What you are asked to do
Needed from the data below: every line from the one with "[synth_stat cells, types" up to and including the one with "570 | 7132 |", repeated exactly and with nothing else.

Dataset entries
□ □ □ □

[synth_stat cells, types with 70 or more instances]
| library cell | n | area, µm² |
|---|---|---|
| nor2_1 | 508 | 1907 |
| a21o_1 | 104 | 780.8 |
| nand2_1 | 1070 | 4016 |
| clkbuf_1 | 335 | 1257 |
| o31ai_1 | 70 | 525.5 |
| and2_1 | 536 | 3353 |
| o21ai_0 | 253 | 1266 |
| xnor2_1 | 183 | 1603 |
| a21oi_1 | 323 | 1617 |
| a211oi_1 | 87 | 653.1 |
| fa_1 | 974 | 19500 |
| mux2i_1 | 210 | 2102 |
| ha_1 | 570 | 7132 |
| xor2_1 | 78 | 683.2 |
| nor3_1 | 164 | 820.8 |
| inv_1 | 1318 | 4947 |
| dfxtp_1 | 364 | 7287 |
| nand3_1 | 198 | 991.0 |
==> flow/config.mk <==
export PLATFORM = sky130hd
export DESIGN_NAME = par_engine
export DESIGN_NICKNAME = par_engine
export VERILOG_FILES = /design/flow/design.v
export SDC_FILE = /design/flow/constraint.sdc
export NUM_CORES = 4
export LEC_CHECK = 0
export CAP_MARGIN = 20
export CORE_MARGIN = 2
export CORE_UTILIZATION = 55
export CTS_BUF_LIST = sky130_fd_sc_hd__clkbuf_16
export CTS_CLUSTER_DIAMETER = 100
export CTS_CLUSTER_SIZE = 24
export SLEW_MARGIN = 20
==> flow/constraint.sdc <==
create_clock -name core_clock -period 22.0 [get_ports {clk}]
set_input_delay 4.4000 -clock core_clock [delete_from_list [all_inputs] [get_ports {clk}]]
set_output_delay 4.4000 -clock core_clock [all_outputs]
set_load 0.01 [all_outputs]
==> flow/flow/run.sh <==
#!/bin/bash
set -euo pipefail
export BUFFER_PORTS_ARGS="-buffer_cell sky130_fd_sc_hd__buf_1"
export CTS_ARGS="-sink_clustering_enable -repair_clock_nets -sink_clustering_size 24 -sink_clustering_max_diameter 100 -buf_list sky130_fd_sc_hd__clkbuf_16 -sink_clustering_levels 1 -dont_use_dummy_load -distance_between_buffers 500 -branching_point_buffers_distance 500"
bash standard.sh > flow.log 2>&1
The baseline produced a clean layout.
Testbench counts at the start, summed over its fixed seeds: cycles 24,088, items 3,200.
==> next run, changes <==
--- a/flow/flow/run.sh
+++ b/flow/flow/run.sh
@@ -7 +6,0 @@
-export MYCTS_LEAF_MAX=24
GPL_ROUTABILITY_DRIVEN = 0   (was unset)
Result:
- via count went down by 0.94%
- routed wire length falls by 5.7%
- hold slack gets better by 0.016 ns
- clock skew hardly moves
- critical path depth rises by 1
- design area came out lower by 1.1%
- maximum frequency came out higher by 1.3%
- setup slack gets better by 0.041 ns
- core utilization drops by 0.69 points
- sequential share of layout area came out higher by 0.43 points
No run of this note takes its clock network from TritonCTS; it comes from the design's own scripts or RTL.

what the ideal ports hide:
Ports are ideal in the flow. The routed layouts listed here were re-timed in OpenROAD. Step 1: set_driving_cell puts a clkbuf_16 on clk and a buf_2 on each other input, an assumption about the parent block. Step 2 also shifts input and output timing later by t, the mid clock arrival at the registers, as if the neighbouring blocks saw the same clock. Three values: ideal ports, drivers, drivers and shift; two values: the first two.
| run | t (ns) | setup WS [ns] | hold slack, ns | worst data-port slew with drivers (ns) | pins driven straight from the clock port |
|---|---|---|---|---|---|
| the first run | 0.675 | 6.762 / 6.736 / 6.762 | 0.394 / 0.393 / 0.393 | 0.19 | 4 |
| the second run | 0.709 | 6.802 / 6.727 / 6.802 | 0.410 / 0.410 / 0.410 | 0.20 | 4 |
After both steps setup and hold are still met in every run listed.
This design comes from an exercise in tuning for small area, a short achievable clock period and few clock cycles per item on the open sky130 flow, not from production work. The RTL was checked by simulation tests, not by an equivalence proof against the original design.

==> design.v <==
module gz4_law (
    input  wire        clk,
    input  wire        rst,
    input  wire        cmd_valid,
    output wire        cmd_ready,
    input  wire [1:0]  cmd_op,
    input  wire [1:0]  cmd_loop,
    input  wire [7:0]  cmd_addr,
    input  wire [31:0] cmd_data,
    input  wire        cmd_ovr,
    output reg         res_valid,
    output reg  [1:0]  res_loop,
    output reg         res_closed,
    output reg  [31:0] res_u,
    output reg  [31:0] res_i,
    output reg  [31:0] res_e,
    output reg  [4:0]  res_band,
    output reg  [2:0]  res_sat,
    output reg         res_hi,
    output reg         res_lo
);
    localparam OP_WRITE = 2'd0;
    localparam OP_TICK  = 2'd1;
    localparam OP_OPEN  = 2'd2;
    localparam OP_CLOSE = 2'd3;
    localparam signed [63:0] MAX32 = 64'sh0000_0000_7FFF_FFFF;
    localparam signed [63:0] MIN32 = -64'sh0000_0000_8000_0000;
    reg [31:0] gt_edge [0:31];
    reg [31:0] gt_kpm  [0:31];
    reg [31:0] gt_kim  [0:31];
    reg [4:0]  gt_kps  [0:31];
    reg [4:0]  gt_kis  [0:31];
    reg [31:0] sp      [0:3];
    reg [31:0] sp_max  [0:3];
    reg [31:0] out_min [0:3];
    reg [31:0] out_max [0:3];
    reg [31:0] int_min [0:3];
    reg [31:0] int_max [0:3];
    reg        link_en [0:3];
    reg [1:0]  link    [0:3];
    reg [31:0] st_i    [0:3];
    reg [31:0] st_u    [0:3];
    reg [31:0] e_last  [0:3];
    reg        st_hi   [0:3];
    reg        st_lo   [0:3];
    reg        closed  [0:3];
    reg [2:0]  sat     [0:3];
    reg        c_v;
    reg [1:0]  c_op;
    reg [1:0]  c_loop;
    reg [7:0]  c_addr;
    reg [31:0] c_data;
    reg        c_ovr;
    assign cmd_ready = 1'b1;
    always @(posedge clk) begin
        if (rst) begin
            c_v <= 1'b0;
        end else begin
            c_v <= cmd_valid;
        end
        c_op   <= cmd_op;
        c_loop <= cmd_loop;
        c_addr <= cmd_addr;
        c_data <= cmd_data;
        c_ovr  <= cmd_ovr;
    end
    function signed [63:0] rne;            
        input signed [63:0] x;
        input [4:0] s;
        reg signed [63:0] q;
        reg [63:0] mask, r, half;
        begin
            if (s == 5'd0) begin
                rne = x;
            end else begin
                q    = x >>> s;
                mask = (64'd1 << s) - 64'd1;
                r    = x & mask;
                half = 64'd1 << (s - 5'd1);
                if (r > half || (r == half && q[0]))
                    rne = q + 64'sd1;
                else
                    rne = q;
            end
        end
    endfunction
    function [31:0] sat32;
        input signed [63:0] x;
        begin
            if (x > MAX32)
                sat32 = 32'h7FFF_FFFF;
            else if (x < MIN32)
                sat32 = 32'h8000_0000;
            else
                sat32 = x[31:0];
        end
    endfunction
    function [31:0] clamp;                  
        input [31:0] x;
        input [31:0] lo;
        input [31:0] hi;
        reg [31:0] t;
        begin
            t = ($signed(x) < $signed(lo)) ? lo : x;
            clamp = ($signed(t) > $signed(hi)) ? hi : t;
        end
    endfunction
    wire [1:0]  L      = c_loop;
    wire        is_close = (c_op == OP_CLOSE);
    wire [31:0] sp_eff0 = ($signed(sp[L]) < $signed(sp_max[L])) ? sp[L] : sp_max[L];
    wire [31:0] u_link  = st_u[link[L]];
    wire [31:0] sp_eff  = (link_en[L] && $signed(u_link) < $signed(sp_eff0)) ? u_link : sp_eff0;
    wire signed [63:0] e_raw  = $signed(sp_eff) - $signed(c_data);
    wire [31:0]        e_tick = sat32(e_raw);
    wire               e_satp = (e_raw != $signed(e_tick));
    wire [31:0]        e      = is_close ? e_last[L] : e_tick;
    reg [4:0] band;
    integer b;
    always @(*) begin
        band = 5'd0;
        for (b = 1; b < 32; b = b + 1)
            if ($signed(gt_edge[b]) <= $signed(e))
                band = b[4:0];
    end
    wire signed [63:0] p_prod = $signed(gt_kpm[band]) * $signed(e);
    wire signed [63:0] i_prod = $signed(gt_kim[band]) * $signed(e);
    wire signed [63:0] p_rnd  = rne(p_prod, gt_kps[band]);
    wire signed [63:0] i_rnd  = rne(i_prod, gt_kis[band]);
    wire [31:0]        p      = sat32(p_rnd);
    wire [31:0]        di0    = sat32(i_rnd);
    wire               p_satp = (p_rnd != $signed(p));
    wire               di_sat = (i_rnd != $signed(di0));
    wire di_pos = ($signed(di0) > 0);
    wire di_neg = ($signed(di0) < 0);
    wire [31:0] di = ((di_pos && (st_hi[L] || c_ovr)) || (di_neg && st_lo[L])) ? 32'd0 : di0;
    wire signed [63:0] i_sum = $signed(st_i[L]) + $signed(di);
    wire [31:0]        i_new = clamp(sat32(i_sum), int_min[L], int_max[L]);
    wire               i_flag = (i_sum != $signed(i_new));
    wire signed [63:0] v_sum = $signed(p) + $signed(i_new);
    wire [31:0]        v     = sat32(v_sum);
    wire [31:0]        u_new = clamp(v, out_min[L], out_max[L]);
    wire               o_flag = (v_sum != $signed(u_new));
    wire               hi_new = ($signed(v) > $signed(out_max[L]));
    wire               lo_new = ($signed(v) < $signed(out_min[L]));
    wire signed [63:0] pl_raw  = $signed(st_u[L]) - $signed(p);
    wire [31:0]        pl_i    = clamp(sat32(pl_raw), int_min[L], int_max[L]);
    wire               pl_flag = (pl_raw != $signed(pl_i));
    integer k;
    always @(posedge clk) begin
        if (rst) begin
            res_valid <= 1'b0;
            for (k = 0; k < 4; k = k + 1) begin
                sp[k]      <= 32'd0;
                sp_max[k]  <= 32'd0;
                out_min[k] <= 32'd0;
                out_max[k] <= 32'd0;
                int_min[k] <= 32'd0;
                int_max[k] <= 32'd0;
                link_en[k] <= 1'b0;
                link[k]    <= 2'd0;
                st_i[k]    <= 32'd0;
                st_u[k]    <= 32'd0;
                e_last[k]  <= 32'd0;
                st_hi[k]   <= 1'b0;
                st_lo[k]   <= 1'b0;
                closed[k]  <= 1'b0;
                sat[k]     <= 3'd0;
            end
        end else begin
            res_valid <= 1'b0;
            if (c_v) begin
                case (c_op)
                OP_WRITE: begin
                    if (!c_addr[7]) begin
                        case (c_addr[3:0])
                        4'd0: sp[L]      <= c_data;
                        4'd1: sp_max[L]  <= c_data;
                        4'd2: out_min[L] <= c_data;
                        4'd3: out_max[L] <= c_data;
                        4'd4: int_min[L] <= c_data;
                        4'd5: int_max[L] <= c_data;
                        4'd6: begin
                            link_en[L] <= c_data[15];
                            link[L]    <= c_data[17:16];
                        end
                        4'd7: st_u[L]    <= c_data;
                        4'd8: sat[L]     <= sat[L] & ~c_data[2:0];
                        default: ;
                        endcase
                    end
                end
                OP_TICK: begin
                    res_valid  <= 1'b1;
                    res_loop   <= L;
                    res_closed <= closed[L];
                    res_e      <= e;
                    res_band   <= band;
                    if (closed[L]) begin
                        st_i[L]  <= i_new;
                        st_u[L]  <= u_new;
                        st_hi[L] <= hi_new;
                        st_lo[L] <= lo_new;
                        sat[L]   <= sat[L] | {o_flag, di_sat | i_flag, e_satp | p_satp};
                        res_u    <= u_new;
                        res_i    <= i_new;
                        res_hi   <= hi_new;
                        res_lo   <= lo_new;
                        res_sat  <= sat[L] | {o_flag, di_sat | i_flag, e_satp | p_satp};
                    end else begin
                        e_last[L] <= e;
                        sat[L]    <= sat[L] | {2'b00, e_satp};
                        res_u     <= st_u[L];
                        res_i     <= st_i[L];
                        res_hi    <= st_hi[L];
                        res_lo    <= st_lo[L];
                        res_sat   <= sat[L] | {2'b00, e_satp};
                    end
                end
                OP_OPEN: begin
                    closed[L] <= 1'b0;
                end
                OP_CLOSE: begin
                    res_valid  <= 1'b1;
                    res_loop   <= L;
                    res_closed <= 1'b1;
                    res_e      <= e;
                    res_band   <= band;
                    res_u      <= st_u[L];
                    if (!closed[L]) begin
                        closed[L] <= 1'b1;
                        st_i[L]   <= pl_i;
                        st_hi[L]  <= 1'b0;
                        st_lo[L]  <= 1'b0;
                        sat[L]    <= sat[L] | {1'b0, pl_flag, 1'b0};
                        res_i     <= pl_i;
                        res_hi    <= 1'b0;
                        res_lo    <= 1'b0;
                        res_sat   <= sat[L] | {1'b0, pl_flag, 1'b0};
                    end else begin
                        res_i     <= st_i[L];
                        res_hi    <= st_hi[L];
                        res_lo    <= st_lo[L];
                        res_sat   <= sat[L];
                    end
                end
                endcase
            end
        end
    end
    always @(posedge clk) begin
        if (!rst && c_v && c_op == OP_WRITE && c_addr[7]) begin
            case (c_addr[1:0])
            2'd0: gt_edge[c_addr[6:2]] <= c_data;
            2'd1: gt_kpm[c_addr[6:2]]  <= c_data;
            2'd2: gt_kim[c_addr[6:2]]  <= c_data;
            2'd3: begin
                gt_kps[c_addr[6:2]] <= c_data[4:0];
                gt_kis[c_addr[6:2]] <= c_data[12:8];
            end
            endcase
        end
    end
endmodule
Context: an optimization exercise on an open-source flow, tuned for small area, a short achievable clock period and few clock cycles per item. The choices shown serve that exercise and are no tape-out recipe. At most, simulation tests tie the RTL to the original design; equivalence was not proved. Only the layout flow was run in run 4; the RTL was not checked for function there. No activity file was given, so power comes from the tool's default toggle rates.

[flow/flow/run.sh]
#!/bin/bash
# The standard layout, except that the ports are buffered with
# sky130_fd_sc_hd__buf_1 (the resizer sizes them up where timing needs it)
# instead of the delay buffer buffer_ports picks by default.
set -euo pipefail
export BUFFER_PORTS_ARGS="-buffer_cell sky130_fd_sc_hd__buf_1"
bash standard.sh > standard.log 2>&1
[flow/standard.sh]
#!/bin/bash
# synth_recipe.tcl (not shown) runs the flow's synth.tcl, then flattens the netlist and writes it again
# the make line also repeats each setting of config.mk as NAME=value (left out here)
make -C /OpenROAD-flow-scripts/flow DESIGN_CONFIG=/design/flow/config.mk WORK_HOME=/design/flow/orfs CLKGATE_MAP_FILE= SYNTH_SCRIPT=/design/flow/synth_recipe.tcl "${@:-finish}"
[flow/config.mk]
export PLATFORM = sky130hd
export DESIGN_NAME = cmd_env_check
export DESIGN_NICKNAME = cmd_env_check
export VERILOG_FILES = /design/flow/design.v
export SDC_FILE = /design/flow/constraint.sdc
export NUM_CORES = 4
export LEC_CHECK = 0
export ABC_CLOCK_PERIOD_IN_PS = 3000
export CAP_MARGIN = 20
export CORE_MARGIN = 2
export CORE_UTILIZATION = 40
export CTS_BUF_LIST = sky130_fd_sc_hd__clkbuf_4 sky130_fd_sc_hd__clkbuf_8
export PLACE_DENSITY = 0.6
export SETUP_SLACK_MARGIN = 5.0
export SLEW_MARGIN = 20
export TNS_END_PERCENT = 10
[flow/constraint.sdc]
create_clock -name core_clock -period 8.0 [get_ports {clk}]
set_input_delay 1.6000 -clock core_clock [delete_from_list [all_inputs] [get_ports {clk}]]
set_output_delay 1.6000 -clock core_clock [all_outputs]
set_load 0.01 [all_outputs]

□ □ □ □

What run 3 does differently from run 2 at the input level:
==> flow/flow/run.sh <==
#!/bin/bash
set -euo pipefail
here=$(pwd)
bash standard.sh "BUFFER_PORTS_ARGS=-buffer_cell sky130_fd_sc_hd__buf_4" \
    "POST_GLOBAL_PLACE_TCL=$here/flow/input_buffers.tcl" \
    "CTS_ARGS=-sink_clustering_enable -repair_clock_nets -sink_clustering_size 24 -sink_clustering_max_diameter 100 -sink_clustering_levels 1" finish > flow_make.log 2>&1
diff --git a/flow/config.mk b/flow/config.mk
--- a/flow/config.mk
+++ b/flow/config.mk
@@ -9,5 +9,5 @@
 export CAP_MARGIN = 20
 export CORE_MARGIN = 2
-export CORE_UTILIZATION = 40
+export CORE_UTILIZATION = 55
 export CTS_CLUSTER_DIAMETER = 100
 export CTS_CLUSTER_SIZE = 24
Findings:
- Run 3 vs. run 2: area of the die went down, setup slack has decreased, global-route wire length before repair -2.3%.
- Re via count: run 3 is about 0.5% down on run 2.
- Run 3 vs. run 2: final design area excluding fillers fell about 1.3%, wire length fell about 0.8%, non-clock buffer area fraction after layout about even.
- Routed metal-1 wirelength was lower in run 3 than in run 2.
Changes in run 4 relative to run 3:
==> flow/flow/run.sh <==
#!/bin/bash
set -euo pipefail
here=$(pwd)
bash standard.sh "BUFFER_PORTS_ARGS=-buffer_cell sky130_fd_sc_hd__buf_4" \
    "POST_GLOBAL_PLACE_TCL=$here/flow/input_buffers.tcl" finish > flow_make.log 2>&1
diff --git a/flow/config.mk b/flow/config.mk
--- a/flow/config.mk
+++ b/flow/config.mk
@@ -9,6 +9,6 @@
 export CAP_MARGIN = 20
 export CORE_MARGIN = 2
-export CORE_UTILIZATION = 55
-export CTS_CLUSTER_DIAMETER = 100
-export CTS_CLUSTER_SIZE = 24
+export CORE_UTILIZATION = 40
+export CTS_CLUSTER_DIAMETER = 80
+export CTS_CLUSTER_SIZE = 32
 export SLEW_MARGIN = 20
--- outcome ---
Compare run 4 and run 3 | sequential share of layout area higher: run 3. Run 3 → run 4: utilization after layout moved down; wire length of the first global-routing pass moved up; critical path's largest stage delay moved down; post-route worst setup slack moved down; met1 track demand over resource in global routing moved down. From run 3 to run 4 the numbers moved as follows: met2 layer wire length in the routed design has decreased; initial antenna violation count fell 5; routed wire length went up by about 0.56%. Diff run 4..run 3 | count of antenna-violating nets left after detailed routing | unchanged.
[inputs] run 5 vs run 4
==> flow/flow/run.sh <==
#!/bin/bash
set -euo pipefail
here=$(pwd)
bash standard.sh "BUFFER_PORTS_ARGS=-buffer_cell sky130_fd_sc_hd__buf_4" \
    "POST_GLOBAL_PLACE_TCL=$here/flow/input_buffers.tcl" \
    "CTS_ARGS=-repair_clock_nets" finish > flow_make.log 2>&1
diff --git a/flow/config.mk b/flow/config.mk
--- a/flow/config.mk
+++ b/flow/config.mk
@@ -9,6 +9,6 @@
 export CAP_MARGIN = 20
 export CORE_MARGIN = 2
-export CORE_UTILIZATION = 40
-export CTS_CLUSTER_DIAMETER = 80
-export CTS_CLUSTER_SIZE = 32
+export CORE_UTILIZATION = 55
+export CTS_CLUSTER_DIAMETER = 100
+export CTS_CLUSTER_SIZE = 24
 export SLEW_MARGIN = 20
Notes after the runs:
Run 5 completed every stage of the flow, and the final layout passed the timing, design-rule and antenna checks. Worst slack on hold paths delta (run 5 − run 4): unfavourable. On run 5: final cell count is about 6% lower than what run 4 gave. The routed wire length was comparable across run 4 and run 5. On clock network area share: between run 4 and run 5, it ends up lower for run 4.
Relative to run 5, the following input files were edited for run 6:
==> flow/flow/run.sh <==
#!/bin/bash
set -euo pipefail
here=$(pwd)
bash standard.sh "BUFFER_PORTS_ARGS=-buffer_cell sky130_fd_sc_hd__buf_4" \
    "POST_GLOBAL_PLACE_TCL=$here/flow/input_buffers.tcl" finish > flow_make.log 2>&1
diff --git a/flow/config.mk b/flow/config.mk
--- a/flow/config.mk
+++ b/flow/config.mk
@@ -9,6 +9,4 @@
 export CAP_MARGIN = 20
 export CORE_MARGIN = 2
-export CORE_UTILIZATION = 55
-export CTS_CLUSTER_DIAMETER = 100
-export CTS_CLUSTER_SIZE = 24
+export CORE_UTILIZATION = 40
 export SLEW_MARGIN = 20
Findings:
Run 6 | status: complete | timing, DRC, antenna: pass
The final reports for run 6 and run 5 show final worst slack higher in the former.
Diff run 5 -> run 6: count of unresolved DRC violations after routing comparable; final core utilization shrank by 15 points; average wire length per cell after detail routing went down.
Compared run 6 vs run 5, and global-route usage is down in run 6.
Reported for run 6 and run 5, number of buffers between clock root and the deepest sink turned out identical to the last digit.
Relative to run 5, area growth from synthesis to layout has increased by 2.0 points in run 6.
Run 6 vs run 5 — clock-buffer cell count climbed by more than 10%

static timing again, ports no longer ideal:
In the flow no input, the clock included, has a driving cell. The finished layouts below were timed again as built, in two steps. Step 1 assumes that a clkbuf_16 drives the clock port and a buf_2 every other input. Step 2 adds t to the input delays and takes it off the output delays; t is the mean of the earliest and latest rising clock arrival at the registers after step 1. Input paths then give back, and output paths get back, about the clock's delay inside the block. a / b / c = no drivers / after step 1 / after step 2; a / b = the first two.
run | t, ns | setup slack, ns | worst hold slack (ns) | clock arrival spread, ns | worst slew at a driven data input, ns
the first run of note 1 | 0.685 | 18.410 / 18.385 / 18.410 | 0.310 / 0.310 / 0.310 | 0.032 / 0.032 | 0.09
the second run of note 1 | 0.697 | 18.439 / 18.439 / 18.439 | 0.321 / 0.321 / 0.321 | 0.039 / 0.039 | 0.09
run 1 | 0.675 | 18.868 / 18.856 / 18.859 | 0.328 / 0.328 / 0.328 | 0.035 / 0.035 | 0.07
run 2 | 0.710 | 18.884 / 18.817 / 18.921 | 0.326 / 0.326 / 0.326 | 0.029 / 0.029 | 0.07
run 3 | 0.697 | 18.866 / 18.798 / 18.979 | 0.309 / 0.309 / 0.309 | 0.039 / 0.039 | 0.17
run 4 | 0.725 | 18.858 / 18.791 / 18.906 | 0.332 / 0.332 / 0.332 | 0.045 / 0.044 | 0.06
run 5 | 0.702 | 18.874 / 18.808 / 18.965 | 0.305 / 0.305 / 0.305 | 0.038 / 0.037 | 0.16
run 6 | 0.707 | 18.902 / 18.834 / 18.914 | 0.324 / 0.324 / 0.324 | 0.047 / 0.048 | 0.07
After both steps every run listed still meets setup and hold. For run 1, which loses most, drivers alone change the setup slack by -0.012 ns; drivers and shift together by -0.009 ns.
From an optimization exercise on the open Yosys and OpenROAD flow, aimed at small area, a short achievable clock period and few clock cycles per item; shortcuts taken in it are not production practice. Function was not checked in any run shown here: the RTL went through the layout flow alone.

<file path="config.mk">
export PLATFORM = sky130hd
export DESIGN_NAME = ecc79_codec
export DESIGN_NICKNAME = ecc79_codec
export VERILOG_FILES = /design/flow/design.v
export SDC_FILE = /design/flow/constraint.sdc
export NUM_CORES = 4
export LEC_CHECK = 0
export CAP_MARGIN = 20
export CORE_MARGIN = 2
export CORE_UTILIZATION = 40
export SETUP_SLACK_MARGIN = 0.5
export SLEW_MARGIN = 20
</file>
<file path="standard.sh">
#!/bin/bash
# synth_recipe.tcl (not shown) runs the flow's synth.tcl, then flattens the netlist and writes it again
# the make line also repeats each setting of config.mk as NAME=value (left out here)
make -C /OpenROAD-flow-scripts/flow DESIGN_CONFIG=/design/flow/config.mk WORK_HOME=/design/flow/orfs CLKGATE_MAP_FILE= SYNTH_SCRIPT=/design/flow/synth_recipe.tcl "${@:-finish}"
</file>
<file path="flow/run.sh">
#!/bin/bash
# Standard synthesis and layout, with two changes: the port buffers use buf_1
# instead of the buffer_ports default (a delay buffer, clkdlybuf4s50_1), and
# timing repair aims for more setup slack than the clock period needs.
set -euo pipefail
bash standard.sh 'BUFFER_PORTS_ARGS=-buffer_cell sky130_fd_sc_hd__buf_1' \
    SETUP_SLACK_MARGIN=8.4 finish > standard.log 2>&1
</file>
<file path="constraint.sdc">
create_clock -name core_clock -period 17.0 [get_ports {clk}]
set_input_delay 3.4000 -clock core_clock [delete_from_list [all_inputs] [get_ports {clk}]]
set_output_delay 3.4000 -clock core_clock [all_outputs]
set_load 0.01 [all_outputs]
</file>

□ □ □ □

Answer area
[synth_stat cells, types with 70 or more instances]
| library cell | n | area, µm² |
|---|---|---|
| nor2_1 | 508 | 1907 |
| a21o_1 | 104 | 780.8 |
| nand2_1 | 1070 | 4016 |
| clkbuf_1 | 335 | 1257 |
| o31ai_1 | 70 | 525.5 |
| and2_1 | 536 | 3353 |
| o21ai_0 | 253 | 1266 |
| xnor2_1 | 183 | 1603 |
| a21oi_1 | 323 | 1617 |
| a211oi_1 | 87 | 653.1 |
| fa_1 | 974 | 19500 |
| mux2i_1 | 210 | 2102 |
| ha_1 | 570 | 7132 |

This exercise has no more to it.